Mewtwo: the creation

We finished the novel Frankenstein in English class recently, and to be honest it wasn't at all what I expected. Granted, I was forewarned that it wasn't like the horror films and Halloween themes that so many people associate it with. I wasn't knowing what I was really expecting. I just wasn't expiring to be that much focus on the relationship between the creature and its creator.

The making of Mewtwo
There isn't too much I can connect to with the book relating to Pokemon. I might have wanted to pick a broader topic. But off the top of my head, I feel like Frankenstein has some similarities to one of the most famous Pokemon in the very original Pokemon games. As you can probably read the title, you probably already know what I'm talking about. The legendary Pokemon Mewtwo.


To start off, both are them are living creations. Frankenstein's creation as we all know, was created by, well, Frankenstein. Mewtwo was created by the nefarious Team Rocket. Both creators had an ulterior motive for the project, Frankenstein's being an experiment for science, and the Rocket gang wished to use it to take over the world.

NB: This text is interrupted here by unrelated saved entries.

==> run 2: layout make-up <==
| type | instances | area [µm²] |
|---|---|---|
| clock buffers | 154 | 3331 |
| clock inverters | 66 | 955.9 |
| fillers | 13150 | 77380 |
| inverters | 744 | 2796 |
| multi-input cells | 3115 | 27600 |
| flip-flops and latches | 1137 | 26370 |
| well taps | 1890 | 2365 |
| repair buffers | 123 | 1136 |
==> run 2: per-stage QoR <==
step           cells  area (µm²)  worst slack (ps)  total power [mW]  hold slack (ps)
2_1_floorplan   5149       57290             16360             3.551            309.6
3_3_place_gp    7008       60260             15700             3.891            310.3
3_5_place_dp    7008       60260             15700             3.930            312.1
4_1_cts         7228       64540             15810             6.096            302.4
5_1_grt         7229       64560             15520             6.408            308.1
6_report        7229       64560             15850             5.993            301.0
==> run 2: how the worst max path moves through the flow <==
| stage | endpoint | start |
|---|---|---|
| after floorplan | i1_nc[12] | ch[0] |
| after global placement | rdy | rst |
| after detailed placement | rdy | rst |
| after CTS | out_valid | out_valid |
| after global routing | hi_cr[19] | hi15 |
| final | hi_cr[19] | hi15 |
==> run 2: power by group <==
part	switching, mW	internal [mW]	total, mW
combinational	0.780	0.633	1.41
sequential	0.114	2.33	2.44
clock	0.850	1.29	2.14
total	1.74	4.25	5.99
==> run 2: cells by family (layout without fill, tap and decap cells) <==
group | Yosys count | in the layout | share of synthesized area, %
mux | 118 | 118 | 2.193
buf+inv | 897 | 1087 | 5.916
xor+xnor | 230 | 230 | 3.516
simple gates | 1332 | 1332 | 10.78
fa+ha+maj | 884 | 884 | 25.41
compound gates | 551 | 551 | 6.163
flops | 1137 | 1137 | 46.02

The most striking similarity is how these two act. Both the creature and Mewtwo are already self-aware, meaning they already know a lot about the world. Both go through a strenuous internal conflict, Mewtwo's being that he didn't know his purpose and right from wrong. Mewtwo, like the creature, also feels a tinge of angst when he realizes that he does not have a past to look back on, and that he was merely a creation. He tries to fit in with the evil environment he was thrown in, but he is looked as a freak.
Mewtow trying to get along with a human
Mewtwo and his clones

The creature goes on a murderous rampage. Pokemon is (at the time) rated G, so of course they didn't have that. What they did have, though, was as similar as a G rated show can get to a murderous rampage. Mewtwo gets fed up with his life and blows up the Rocket HQ which he is being held in, and then seeks solitary confinement. However, like the creature, Mewtwo gets too lonely and decides that he must lure a bunch of trainers (who he hates because they are of the same species as the Rockets) to clone their Pokemon so he can share his pain (much like how the creature desired a female creation).

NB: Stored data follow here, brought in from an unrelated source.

Source: an optimization exercise on an open RTL-to-GDS flow (aim: small area and a short achievable clock period). Production flows keep margins and buffers that such runs may drop.
RTL that was checked went through simulation tests only; none was proved equivalent to the original.
Power figures rest on the tool's default switching activity, not on a simulated workload.

// pwm_block
module pwm_block (
    input  wire        clk,
    input  wire        rst,
    input  wire        fast_tick,
    input  wire        slow_tick,
    input  wire        cmd_valid,
    input  wire [31:0] cmd,
    output reg         rsp_valid,
    output reg  [2:0]  rsp_err,
    output reg  [31:0] rsp_data,
    output wire [5:0]  out
);
Settings: LEC_CHECK=0, ABC_AREA=1, CAP_MARGIN=20, CORE_MARGIN=2, CORE_UTILIZATION=40, SLEW_MARGIN=20, SYNTH_HIERARCHICAL=1, BUFFER_PORTS_ARGS=-buffer_cell sky130_fd_sc_hd__buf_1, CTS_ARGS=-sink_clustering_enable -repair_clock_nets -dont_use_dummy_load -buf_list sky130_fd_sc_hd__clkbuf_8, SETUP_SLACK_MARGIN=7.5; clock period 12.0 ns.
standard.sh (not shown) runs the stock make flow with config.mk's settings and CLKGATE_MAP_FILE= SYNTH_SCRIPT=/design/flow/synth_recipe.tcl, a recipe that flattens the netlist after the stock synthesis.
==> flow/flow/run.sh <==
#!/bin/bash
# Layout flow: the standard ORFS flow (standard.sh) with these changes:
#  * synthesis is the standard synthesis script, except that ABC maps the
#    logic with the area-oriented script flow/abc.script (registers, their
#    names and cell types are untouched);
#  * ports are buffered with buf_1 cells instead of delay buffers;
#  * CTS uses the buffers in CTS_BUF_LIST without dummy loads.
# Each tool's output goes to the ORFS logs under orfs/logs and to flow_*.log here.
set -euo pipefail
W=$(pwd)
F=$W/flow

# synthesis script: synth_recipe.tcl sourcing a copy of ORFS synth.tcl whose
# abc call uses our script
sed "s#^  log_cmd abc {\*}\$abc_args#  log_cmd abc -script $F/abc.script {*}[lrange \$abc_args 2 end]#" \
    "$FLOW_HOME/scripts/synth.tcl" > "$W/my_synth.tcl"
grep -q "abc -script $F/abc.script" "$W/my_synth.tcl"
sed "s#source \$::env(SCRIPTS_DIR)/synth.tcl#source $W/my_synth.tcl#" "$W/synth_recipe.tcl" > "$W/my_synth_recipe.tcl"
grep -q "source $W/my_synth.tcl" "$W/my_synth_recipe.tcl"

cat "$F/extra.mk" >> "$W/config.mk"

sed "s#SYNTH_SCRIPT=[^ ]*synth_recipe.tcl#SYNTH_SCRIPT=$W/my_synth_recipe.tcl#" "$W/standard.sh" > "$W/my_standard.sh"
grep -q "SYNTH_SCRIPT=$W/my_synth_recipe.tcl" "$W/my_standard.sh"

bash "$W/my_standard.sh" > "$W/flow_make.log" 2>&1
==> flow/flow/abc.script <==
strash
&get -n
&dch
&nf
&put
==> flow/flow/extra.mk <==
export BUFFER_PORTS_ARGS = -buffer_cell sky130_fd_sc_hd__buf_1
export CTS_ARGS = -sink_clustering_enable -repair_clock_nets -dont_use_dummy_load -buf_list sky130_fd_sc_hd__clkbuf_8
export SETUP_SLACK_MARGIN = 7.5
The first run completed with no timing, DRC or antenna violations.
Source: an optimization exercise on an open RTL-to-GDS flow (aim: small area). Production flows keep margins and buffers that such runs may drop.
Function was checked by simulation only, so behaviour that the tests miss may differ from the original.
Power and IR drop assume default switching activity. The flow treats the clock pin as an ideal source, which a real chip does not have.

### flow/constraint.sdc
create_clock -name core_clock -period 18.0 [get_ports {clk}]
set_input_delay 3.6000 -clock core_clock [delete_from_list [all_inputs] [get_ports {clk}]]
set_output_delay 3.6000 -clock core_clock [all_outputs]
set_load 0.01 [all_outputs]
### flow/design.v
module fspfa_value_decoder (
    input  wire [7:0]  hi,
    input  wire [7:0]  lo,
    input  wire [7:0]  eb,
    input  wire [3:0]  idx,
    input  wire [1:0]  debug,
    output wire [15:0] m,
    output wire [3:0]  k,
    output reg  [1:0]  log_code    
);
    reg [3:0] base_k;
    always @(*) begin
        case (idx)
            4'd0: base_k = 4'd3;
            4'd1: base_k = 4'd6;
            4'd2: base_k = 4'd3;
            4'd3: base_k = 4'd4;
            4'd4: base_k = 4'd1;
            4'd5: base_k = 4'd2;
            4'd6: base_k = 4'd1;
            4'd7: base_k = 4'd1;
            default: base_k = 4'd2;
        endcase
    end
    wire        sent  = (eb == 8'd11);
    wire        under = !sent && eb[7] && (eb < 8'hFD);           
    wire        over  = !sent && !eb[7] && (eb > 8'd10);          
    wire [7:0]  e3    = eb + 8'd3;
    wire [15:0] mag   = {hi, lo};
    assign m = (under || over) ? 16'd0 : mag;
    assign k = sent ? base_k : (under || over) ? 4'd0 : e3[3:0];
    always @(*) begin
        log_code = 2'd0;
        if (debug != 2'd0) begin
            if (under) log_code = 2'd1;
            else if (over && mag != 16'd0) log_code = 2'd2;
        end
    end
endmodule
module fspfa_times10 (
    input  wire [59:0] x,
    output wire [59:0] y
);
    localparam K = 31;
    wire [59:0] a = {x[56:0], 3'd0};
    wire [59:0] b = {x[58:0], 1'b0};
    wire [60:0] c;       
    wire [60:0] d;       
    wire [59:0] s0;
    wire [60:0] u;       
    assign c[3] = 1'b0;
    assign d[K] = 1'b0;
    assign u[K] = 1'b1;
    assign y[2:0] = {x[1:0], 1'b0};
    genvar i;
    generate
        for (i = 3; i < K; i = i + 1) begin : g_lo
            assign y[i]   = a[i] ^ b[i] ^ c[i];
            assign c[i+1] = (a[i] & b[i]) | (c[i] & (a[i] ^ b[i]));
        end
        for (i = K; i < 60; i = i + 1) begin : g_hi
            assign s0[i]  = a[i] ^ b[i] ^ d[i];
            assign d[i+1] = (a[i] & b[i]) | (d[i] & (a[i] ^ b[i]));
            assign u[i+1] = u[i] & s0[i];
            assign y[i]   = s0[i] ^ (c[K] & u[i]);
        end
    endgenerate
endmodule
module fspfa_sanity_filter (
    input  wire [2:0]  cls,       
    input  wire [59:0] cand,
    input  wire [59:0] prev,
    input  wire [1:0]  cnt,
    input  wire        dcv_nz,
    output reg         take,      
    output reg  [1:0]  cnt_out,
    output reg  [2:0]  log_code   
);
    localparam [2:0] L_NONE = 3'd0, L_REJECT = 3'd1, L_OVERRIDE = 3'd2,
                     L_SHUTDOWN = 3'd3, L_RECOVERY = 3'd4;
    localparam [23:0] K = 24'd10000000;
    wire [60:0] q;
    wire [60:0] qc;
    wire [61:0] gt;
    assign qc[0] = 1'b0;
    assign gt[0] = 1'b0;
    genvar i;
    generate
        for (i = 0; i < 60; i = i + 1) begin : g_q
            if (i < 24 && K[i]) begin : g_one
                assign q[i]    = ~(prev[i] ^ qc[i]);
                assign qc[i+1] = prev[i] | qc[i];
            end else begin : g_zero
                assign q[i]    = prev[i] ^ qc[i];
                assign qc[i+1] = prev[i] & qc[i];
            end
        end
        assign q[60] = qc[60];
        for (i = 0; i < 61; i = i + 1) begin : g_gt
            if (i < 60) begin : g_c
                assign gt[i+1] = (cand[i] & ~q[i]) | ((cand[i] | ~q[i]) & gt[i]);
            end else begin : g_top
                assign gt[i+1] = ~q[i] & gt[i];
            end
        end
    endgenerate
    wire cand_gt_prev_k = gt[61];
    reg reject;
    always @(*) begin
        take     = 1'b1;
        cnt_out  = 2'd0;
        log_code = L_NONE;
        reject   = 1'b0;
        if (cnt == 2'd3) begin
            log_code = L_OVERRIDE;
        end else begin
            case (cls)
                3'd0: reject = cand > 60'd10000000;
                3'd1: reject = prev != 60'd0 && cand_gt_prev_k;
                3'd2: reject = cand > 60'd100000;
                3'd3: begin
                    if (prev > 60'd200000 && cand < 60'd200000 && dcv_nz) begin
                        log_code = L_SHUTDOWN;
                        cnt_out  = cnt + 2'd1;
                    end else if (cand > 60'd550000) begin
                        reject = 1'b1;
                    end else if (prev < 60'd200000 && cand > 60'd200000) begin
                        log_code = L_RECOVERY;
                    end
                end
                default: reject = cand > 60'd600000;
            endcase
            if (reject) begin
                take     = 1'b0;
                cnt_out  = cnt + 2'd1;
                log_code = L_REJECT;
            end
        end
    end
endmodule
module fspfa_meas (
    input  wire        clk,
    input  wire        rst,
    input  wire        req_valid,
    output wire        req_ready,
    input  wire        req_op,
    input  wire [7:0]  req_addr,
    input  wire [3:0]  req_idx,
    input  wire [7:0]  req_hi,
    input  wire [7:0]  req_lo,
    input  wire [7:0]  req_eb,
    input  wire [1:0]  req_debug,
    output wire        rsp_valid,
    output wire [63:0] rsp_value,
    output wire [1:0]  rsp_cnt,
    output wire [63:0] rsp_cand,
    output wire [63:0] rsp_prev,
    output wire [1:0]  rsp_prev_cnt,
    output wire [1:0]  rsp_dec_log,
    output wire [2:0]  rsp_filt_log
);
    localparam N   = 36;         
    localparam EW  = 22;         
    localparam F   = 28;         
    localparam W   = F + 1;      
    localparam D   = F - 1 - 3;  
    reg [N*EW-1:0] ring;
    reg [1:0] hi;
    reg [3:0] hs;
    reg       fl;                
    reg [4:0] st;
    wire idle = (st == 5'd0);
    wire last = (st == F);
    wire [1:0] inv = req_addr[1:0] - 2'd1;
    wire start = req_valid && (idle || last) && inv == hi && req_idx == hs;
    assign req_ready = req_valid && st == F - 1;
    wire stale_h = fl && hi == 2'd0 && hs < 4'd7;           
    wire stale_d = fl && !(hi == 2'd3 && hs >= 4'd4);      
    wire stale_f = fl && !(hi == 2'd3 && hs == 4'd8);      
    wire [EW-1:0] e0 = ring[0 +: EW];
    wire [EW-1:0] ed = ring[D*EW +: EW];
    wire [EW-1:0] ef = ring[F*EW +: EW];
    wire [15:0] dm;
    wire [3:0]  dk;
    wire [1:0]  dl;
    fspfa_value_decoder u_dec (
        .hi(req_hi), .lo(req_lo), .eb(req_eb), .idx(req_idx), .debug(req_debug),
        .m(dm), .k(dk), .log_code(dl)
    );
    reg [15:0] pm;
    reg [3:0]  pk;
    wire [15:0] pm_d = start ? (stale_h ? 16'd0 : e0[21:6]) : pm;
    wire [3:0]  pk_d = start ? (stale_h ? 4'd0 : e0[5:2]) : pk;
    always @(posedge clk) begin
        pm <= pm_d;
        pk <= pk_d;
    end
    reg [1:0]  dlog;
    reg        op;
    reg        dcv_nz;
    always @(posedge clk) begin
        dlog   <= req_op ? 2'd0 : dl;
        op     <= req_op;
        dcv_nz <= !stale_d && ed[21:6] != 16'd0;
    end
    reg [2:0] cls;
    always @(*) begin
        case (hs)
            4'd1: cls = 3'd0;                     
            4'd2, 4'd3, 4'd4: cls = 3'd1;         
            4'd5, 4'd7, 4'd8: cls = 3'd2;         
            4'd6: cls = 3'd3;                     
            default: cls = 3'd4;                  
        endcase
    end
    wire [1:0] pc = stale_f ? 2'd0 : ef[1:0];
    reg [59:0] x1, x2;
    wire       take;
    wire [1:0] cnt_out;
    wire [2:0] flog;
    fspfa_sanity_filter u_filt (
        .cls(cls), .cand(x1), .prev(x2), .cnt(pc), .dcv_nz(dcv_nz),
        .take(take), .cnt_out(cnt_out), .log_code(flog)
    );
    wire wc  = req_ready && !req_op;
    wire wb  = last && !op && !rst;
    wire clr = rst || fl;
    wire [EW-1:0] c_in, w_in;
    assign c_in[21:2] = wc ? {dm, dk} : ring[(F-1)*EW+2 +: 20];
    assign c_in[1:0]  = ring[(F-1)*EW +: 2];
    assign w_in[21:6] = wb ? (take ? ef[21:6] : pm) : clr ? 16'd0 : ef[21:6];
    assign w_in[5:2]  = wb ? (take ? ef[5:2] : pk) : clr ? 4'd0 : ef[5:2];
    assign w_in[1:0]  = wb ? cnt_out : clr ? 2'd0 : ef[1:0];
    always @(posedge clk) begin
        ring[EW-1:0] <= ring[N*EW-1 -: EW];
        ring[F*EW-1:EW] <= ring[(F-1)*EW-1:0];
        ring[F*EW +: EW] <= c_in;
        ring[N*EW-1:(W+1)*EW] <= ring[N*EW-EW-1:W*EW];
        ring[W*EW +: EW] <= w_in;
    end
    always @(posedge clk) begin
        if (rst) begin
            hi <= 2'd0;
            hs <= 4'd0;
            fl <= 1'b1;
            st <= 5'd0;
        end else begin
            if (hs == 4'd8) begin
                hs <= 4'd0;
                hi <= hi + 2'd1;
                if (hi == 2'd3) fl <= 1'b0;
            end else begin
                hs <= hs + 4'd1;
            end
            if (start)
                st <= 5'd1;
            else if (last)
                st <= 5'd0;
            else if (!idle)
                st <= st + 5'd1;
        end
    end
    wire [4:0] j    = start ? 5'd0 : st;
    wire       ld_c = (j == F - 1 - {dk, 1'b0});
    wire       ld_p = (j == F - 2 - {pk_d, 1'b0});
    wire [59:0] x2_10;
    fspfa_times10 u_x10 (.x(x2), .y(x2_10));
    always @(posedge clk) begin
        x1 <= ld_c ? {44'd0, dm} : ld_p ? {44'd0, pm_d} : x2_10;
        x2 <= x1;
    end
    assign rsp_valid    = last;
    assign rsp_cand     = {4'd0, x1};
    assign rsp_prev     = {4'd0, x2};
    assign rsp_prev_cnt = pc;
    assign rsp_value    = {4'd0, (op || !take) ? x2 : x1};
    assign rsp_cnt      = op ? pc : cnt_out;
    assign rsp_dec_log  = dlog;
    assign rsp_filt_log = op ? 3'd0 : flog;
endmodule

The major difference between the two is that Mewtwo learns the error of his ways when he realizes that people can be nice to anyone, even a creation like him. The creature was not so lucky. The ending was sad in both stories, much different from what you would expect going in to watch them. If you want to watch an episode of Pokemon that is most like the novel Frankenstein, then I would recommend the very first movie, Mewtwo's story.